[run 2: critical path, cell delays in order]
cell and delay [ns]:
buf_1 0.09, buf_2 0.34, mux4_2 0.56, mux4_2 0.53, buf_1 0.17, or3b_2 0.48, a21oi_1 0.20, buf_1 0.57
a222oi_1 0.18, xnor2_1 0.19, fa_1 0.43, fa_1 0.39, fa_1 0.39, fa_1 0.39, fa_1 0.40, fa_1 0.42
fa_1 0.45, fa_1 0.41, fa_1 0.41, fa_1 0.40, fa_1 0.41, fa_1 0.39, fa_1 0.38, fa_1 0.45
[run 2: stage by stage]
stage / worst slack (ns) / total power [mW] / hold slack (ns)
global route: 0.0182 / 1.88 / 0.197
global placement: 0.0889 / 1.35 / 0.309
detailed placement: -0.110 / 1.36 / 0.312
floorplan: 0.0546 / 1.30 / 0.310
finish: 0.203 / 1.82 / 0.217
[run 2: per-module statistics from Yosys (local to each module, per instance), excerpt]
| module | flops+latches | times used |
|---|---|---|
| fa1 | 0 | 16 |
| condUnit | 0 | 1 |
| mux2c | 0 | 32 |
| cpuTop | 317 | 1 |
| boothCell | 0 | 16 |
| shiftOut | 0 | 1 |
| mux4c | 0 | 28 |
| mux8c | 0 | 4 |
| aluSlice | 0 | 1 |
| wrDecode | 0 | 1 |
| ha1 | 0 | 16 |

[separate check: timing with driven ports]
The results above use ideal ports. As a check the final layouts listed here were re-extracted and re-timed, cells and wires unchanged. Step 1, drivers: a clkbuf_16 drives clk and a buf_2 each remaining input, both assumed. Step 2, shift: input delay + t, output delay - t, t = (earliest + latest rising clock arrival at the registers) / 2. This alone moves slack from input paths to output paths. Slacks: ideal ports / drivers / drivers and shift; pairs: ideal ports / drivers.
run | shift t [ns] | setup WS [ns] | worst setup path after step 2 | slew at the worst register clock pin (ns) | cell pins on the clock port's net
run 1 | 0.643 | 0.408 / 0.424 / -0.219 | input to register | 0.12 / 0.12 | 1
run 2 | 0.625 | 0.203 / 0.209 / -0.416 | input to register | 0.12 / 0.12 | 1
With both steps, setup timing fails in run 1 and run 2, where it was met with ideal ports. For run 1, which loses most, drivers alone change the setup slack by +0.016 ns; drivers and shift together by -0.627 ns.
From an optimization exercise on the open Yosys and OpenROAD flow, aimed at small area and few clock cycles per item; shortcuts taken in it are not production practice.
In this exercise RTL edits were held to simulation tests only and were not proved equivalent to the original.

==> flow/design.v (outline; a module is shown in full before it is edited, if it fits) <==
// module escc_sum_q: 151 lines
// module escc_sum_r: 79 lines
// module escc_sum_q4: 31 lines
// module escc_sum_days: 135 lines
// module escc_sum_sod: 79 lines
// module escc_sum_r4: 86 lines
// module escc_sum_hh: 19 lines
// module escc_sum_rs: 34 lines
// module escc_sum_tot: 197 lines
// module escc_sum_min: 41 lines
// module escc_dpath: 185 lines
// module epoch_seconds_calendar_converter: 57 lines
module epoch_seconds_calendar_converter (
  input  logic        clk,
  input  logic        rst_n,
  input  logic        in_valid,
  output logic        in_ready,
  input  logic        in_op,
  input  logic [31:0] in_epoch_seconds,
  input  logic [7:0]  in_year,
  input  logic [3:0]  in_month,
  input  logic [4:0]  in_day,
  input  logic [4:0]  in_hour,
  input  logic [5:0]  in_minute,
  input  logic [5:0]  in_second,
  output logic        out_valid,
  input  logic        out_ready,
  output logic [31:0] res_seconds,
  output logic [7:0]  res_year,
  output logic [3:0]  res_month,
  output logic [4:0]  res_day,
  output logic [4:0]  res_hour,
  output logic [5:0]  res_minute,
  output logic [5:0]  res_second,
  output logic [1:0]  status
);
  // ...
==> flow/flow/run.sh <==
#!/bin/bash
# The standard layout (bash standard.sh) with these changes:
#  - synthesis skips the ABC pass inside Yosys's generic synth script (SYNTH_ARGS=-noabc),
#    so the full adders that extract_fa finds keep the polarity the RTL gives them
#    (the final technology mapping by ABC still runs);
#  - the port buffers that global placement inserts are sky130_fd_sc_hd__buf_1;
#  - clock tree synthesis uses sky130_fd_sc_hd__clkbuf_8 and adds no dummy loads.
# Each step's full output goes to its own log file here; ORFS keeps its per-step logs
# under orfs/logs/.
set -euo pipefail
export BUFFER_PORTS_ARGS="-buffer_cell sky130_fd_sc_hd__buf_1"
export CTS_ARGS="-sink_clustering_enable -repair_clock_nets -buf_list sky130_fd_sc_hd__clkbuf_8 -dont_use_dummy_load"
bash standard.sh "SYNTH_ARGS=-noabc" synth > synth.log 2>&1
bash standard.sh "SYNTH_ARGS=-noabc" "BUFFER_PORTS_ARGS=$BUFFER_PORTS_ARGS" "CTS_ARGS=$CTS_ARGS" \
  finish > layout.log 2>&1
==> flow/standard.sh <==
#!/bin/bash
# synth_recipe.tcl (not shown) runs the flow's synth.tcl, then flattens the netlist and writes it again
# the make line also repeats each setting of config.mk as NAME=value (left out here)
make -C /OpenROAD-flow-scripts/flow DESIGN_CONFIG=/design/flow/config.mk WORK_HOME=/design/flow/orfs CLKGATE_MAP_FILE= SYNTH_SCRIPT=/design/flow/synth_recipe.tcl "${@:-finish}"
==> flow/config.mk <==
export PLATFORM = sky130hd
export DESIGN_NAME = epoch_seconds_calendar_converter
export DESIGN_NICKNAME = epoch_seconds_calendar_converter
export VERILOG_FILES = /design/flow/design.v
export SDC_FILE = /design/flow/constraint.sdc
export NUM_CORES = 4
export LEC_CHECK = 0
export CAP_MARGIN = 20
export CORE_MARGIN = 2
export CORE_UTILIZATION = 40
export CTS_BUF_LIST = sky130_fd_sc_hd__clkbuf_8
export SLEW_MARGIN = 20
==> flow/constraint.sdc <==
create_clock -name core_clock -period 8.0 [get_ports {clk}]
set_input_delay 1.6000 -clock core_clock [delete_from_list [all_inputs] [get_ports {clk}]]
set_output_delay 1.6000 -clock core_clock [all_outputs]
set_load 0.01 [all_outputs]
From an optimization exercise on the open Yosys and OpenROAD flow, aimed at small area, a short achievable clock period and few clock cycles; shortcuts taken in it are not production practice.
RTL that was checked went through simulation tests only; none was proved equivalent to the original.
Power figures rest on the tool's default switching activity, not on a simulated workload.

Setup of build 21:
Design p256_mod_add, start of the top module:
module p256_mod_add #(
    parameter int RD_LAT = 3
) (
    input  logic        clk,
    input  logic        rst_n,
    input  logic        ena,
    input  logic [31:0] a_din,
    input  logic [31:0] b_din,
    output logic        rdy,
    output logic [2:0]  a_addr,
    output logic [2:0]  b_addr,
    output logic [2:0]  d_addr,
    output logic        d_wren,
    output logic [31:0] d_dout
);
For scale: roughly 52 flip-flops, roughly 110 I/O pins.
Settings: LEC_CHECK=0, CAP_MARGIN=20, CORE_MARGIN=2, CORE_UTILIZATION=65, PLACE_DENSITY=0.8, SETUP_SLACK_MARGIN=2.8, SLEW_MARGIN=20; clock period 6.0 ns.
standard.sh (not shown) runs the stock make flow with config.mk's settings and CLKGATE_MAP_FILE= SYNTH_SCRIPT=/design/flow/synth_recipe.tcl, a recipe that flattens the netlist after the stock synthesis.
==> flow/flow/run.sh <==
#!/bin/bash
# The standard layout, with the port buffers inserted as the smallest buffer
# (sky130_fd_sc_hd__buf_1) instead of the resizer's default pick; timing repair
# resizes them from there. Each step's full output stays in orfs/logs; make's own
# output goes to standard.log.
set -euo pipefail
export BUFFER_PORTS_ARGS="-buffer_cell sky130_fd_sc_hd__buf_1"
bash standard.sh > standard.log 2>&1
Build 21 finished every step from synthesis to the final layout, and the layout passed the timing, design-rule and antenna checks.
Testbench counts of build 21, summed over its fixed seeds: cycles 4,480.
Changes in build 92 relative to build 21:
- clearing PLACE_DENSITY, which used to be 0.8
- swapping 65 for 40 in CORE_UTILIZATION
- clearing SETUP_SLACK_MARGIN, which used to be 2.8
[summary]
Summary of build 92 over build 21: total power +about 0.8%; combinational group share of total power -2.3 points; fraction of the cycle the final worst path needs +6.6 points.
Build 92 against build 21: number of clock buffers in the layout now sits lower, post-route worst hold slack now sits lower, via count now sits lower, worst supply voltage drop on vdd now sits lower.
[compare] base=build 21 new=build 92: met3 usage in global routing moved down; total wire length after detailed routing went up by about 0.7%; shortest period the worst path allows went up.
Modified inputs, build 6 compared to build 92
- SETUP_SLACK_MARGIN: unset -> 3.5
## What came out
For the number of non-clock buffers, build 6 came in 35% higher than build 92 did. Of build 92 and build 6, the higher part of the cycle the worst path needs belongs to build 92. Relative to build 92, ratio of routed vias to standard cells has gone up in build 6. NOTE: fraction of standard cell area that is sequential in build 6 falls short of that of build 92. Comparing build 92 and build 6, the higher post-route worst setup slack was measured on build 6. Taking build 92 as the reference point, the area overhead of the layout relative to synthesis of build 6 rises by 21 points. Est. power | build 6 vs build 92 | build 6 higher. Build 6: length in cells of the worst reg-to-reg path is 1 lower than what build 92 reported. Power dissipated in sequential cells: lower on build 92. Synthesized cell count came out exactly the same in build 92 and build 6. The higher cell leakage power came out of build 6.
The inputs of build 20 differ from those of build 6 as listed below.
- SETUP_SLACK_MARGIN now 2.8, was 3.5
- CORE_UTILIZATION now 65, was 40
Results
- Setup slack: build 20 less than build 6
- Comparing build 6 against build 20, there is no change at all in adder-cell area share of the yosys netlist.
- Number of logic stages on the critical path including buffering (build 20 over build 6): increase, 2
- Taking build 6 over build 20, the total power ratio works out to 1.3.
- Final-stage net count | build 20 below build 6
- Relative to build 6, endpoint arrival time on the critical path increased by 130 ps in build 20.
- Run comparison: build 20 capturing instance or port of the critical path s0_q[6]$_DFFE_PP_; build 6 capturing instance or port of the critical path s0_q[31]$_DFFE_PP_
- Re wire length: build 20 is 16% down on build 6.
- Re worst hold slack across all endpoints: build 20 is 11 ps up on build 6.
[inputs] build 73 vs build 20
- CORE_UTILIZATION: 65 -> 40
[summary]
Build 73 vs. build 20: hold slack went down by 20 ps.
Build 73 against build 20; wire length of the first global-routing pass is up by a few percent.
When build 73 is set beside build 20, its met1 demand-to-capacity share in global routing turns out to be 9.3 points smaller.
Taking build 20 over build 73, the die width ratio works out to 0.79.
Build 73 against build 20: number of clock buffers in the layout rose 1; post-detailed-routing wire length now sits higher.
Delta (build 73 minus build 20): combinational power went down by about 3%, fmax went up by about 1%, part of the total power dissipated in combinational logic went down by 3.9 points, register fraction of the total cell area went down by 0.59 points.
Modified inputs, build 39 compared to build 73
- SETUP_SLACK_MARGIN changed from 2.8 to 2.3
==> comparison <==
Of build 39 and build 73, the higher non-filler instance count after layout belongs to build 73. The run showing the smaller count of clock-buffer cells in the layout is build 39. Compared with build 73, build 39 shows internal portion of total power lower by 2.8%. Going from build 73 to build 39, clock-pin slew on the worst setup and hold paths was more or less identical, post-place instance area was more or less identical, combinational-cell power consumption went down by about 3%. Higher sequential share of layout area among build 39 and build 73: build 39. Delta (build 39 minus build 73): design area saw a decrease; minimum clock period +410 ps. Taking build 73 as the reference, in build 39 power dissipated in the clock network went down about 3%; slack of the worst reg-to-reg path went down 320 ps.

========
run 3:
Another version of the RTL of p256_mod_add (not shown whole).
For scale: roughly 360 cells after synthesis, ~45 flip-flops, ~110 I/O pins, roughly 4000 sq um of cells after synthesis.
export LEC_CHECK = 0
export CAP_MARGIN = 20
export CORE_MARGIN = 2
export CORE_UTILIZATION = 40
export SETUP_SLACK_MARGIN = 3.0
export SLEW_MARGIN = 20
create_clock -name core_clock -period 6.0 [get_ports {clk}]
run.sh (not shown) runs the stock make flow with config.mk's settings and CLKGATE_MAP_FILE= SYNTH_SCRIPT=/design/flow/synth_recipe.tcl, a recipe that flattens the netlist after the stock synthesis.
Stock flow here: none of the scripts above is used.
Changes in run 2 relative to run 3:
-- flow/config.mk --
<<< run 3, line 8
>>> run 2, line 8
export ABC_CLOCK_PERIOD_IN_PS = 2500
<<< run 3, line 11
export SETUP_SLACK_MARGIN = 3.0
>>> run 2, line 12
export SETUP_SLACK_MARGIN = 3.5
### Flow results
Compared with run 3, run 2 improves worst hold slack. Run 2 vs run 3: post-CTS setup-driven buffer insertion count up by more than 10%. On run 2: utilization is 0.19 points higher than what run 3 gave. Sequential power essentially unchanged between run 2 and run 3. ~same cell area in run 2 and run 3. Compared with run 3, in run 2 routed length on met3 went down; layout-stage area growth over the synthesis result went up. Of run 2 and run 3, the run reporting the lower minimum clock period was run 3. Going from run 3 to run 2, multi-input combinational cell area higher, clock share of power down 0.4 points.
Function was not checked in any run of this note: the RTL went through the layout flow alone.

========
== run A ==
p256_mod_add, a different RTL version from the one above (not shown whole).
Size: about 54 flip-flops, ~110 I/O pins, ~4400 um^2 of cells after synthesis.
Design p256_mod_add, start of the top module:
module p256_mod_add #(
    parameter int RD_LAT = 3
) (
    input  logic        clk,
    input  logic        rst_n,
    input  logic        ena,
    input  logic [31:0] a_din,
    input  logic [31:0] b_din,
    output logic        rdy,
    output logic [2:0]  a_addr,
    output logic [2:0]  b_addr,
    output logic [2:0]  d_addr,
    output logic        d_wren,
    output logic [31:0] d_dout
);
clock: 6.0 ns
lec_check: 0
abc_area: 1
cap_margin: 20
core_margin: 2
core_utilization: 40
setup_slack_margin: 3.05
slew_margin: 20
standard.sh (not shown) runs the stock make flow with config.mk's settings and CLKGATE_MAP_FILE= SYNTH_SCRIPT=/design/flow/synth_recipe.tcl, a recipe that flattens the netlist after the stock synthesis.
Scripts as last shown in full above: flow/flow/run.sh
Testbench counts of run A, summed over its fixed seeds: cycles 4,480.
•••••
• [About this exercise] Transcribe the lines from the first line of the records through the line that contains "stage / worst", both included, and add nothing else.

• [Written response]
[run 2: critical path, cell delays in order]
cell and delay [ns]:
buf_1 0.09, buf_2 0.34, mux4_2 0.56, mux4_2 0.53, buf_1 0.17, or3b_2 0.48, a21oi_1 0.20, buf_1 0.57
a222oi_1 0.18, xnor2_1 0.19, fa_1 0.43, fa_1 0.39, fa_1 0.39, fa_1 0.39, fa_1 0.40, fa_1 0.42
fa_1 0.45, fa_1 0.41, fa_1 0.41, fa_1 0.40, fa_1 0.41, fa_1 0.39, fa_1 0.38, fa_1 0.45
[run 2: stage by stage]
stage / worst slack (ns) / total power [mW] / hold slack (ns)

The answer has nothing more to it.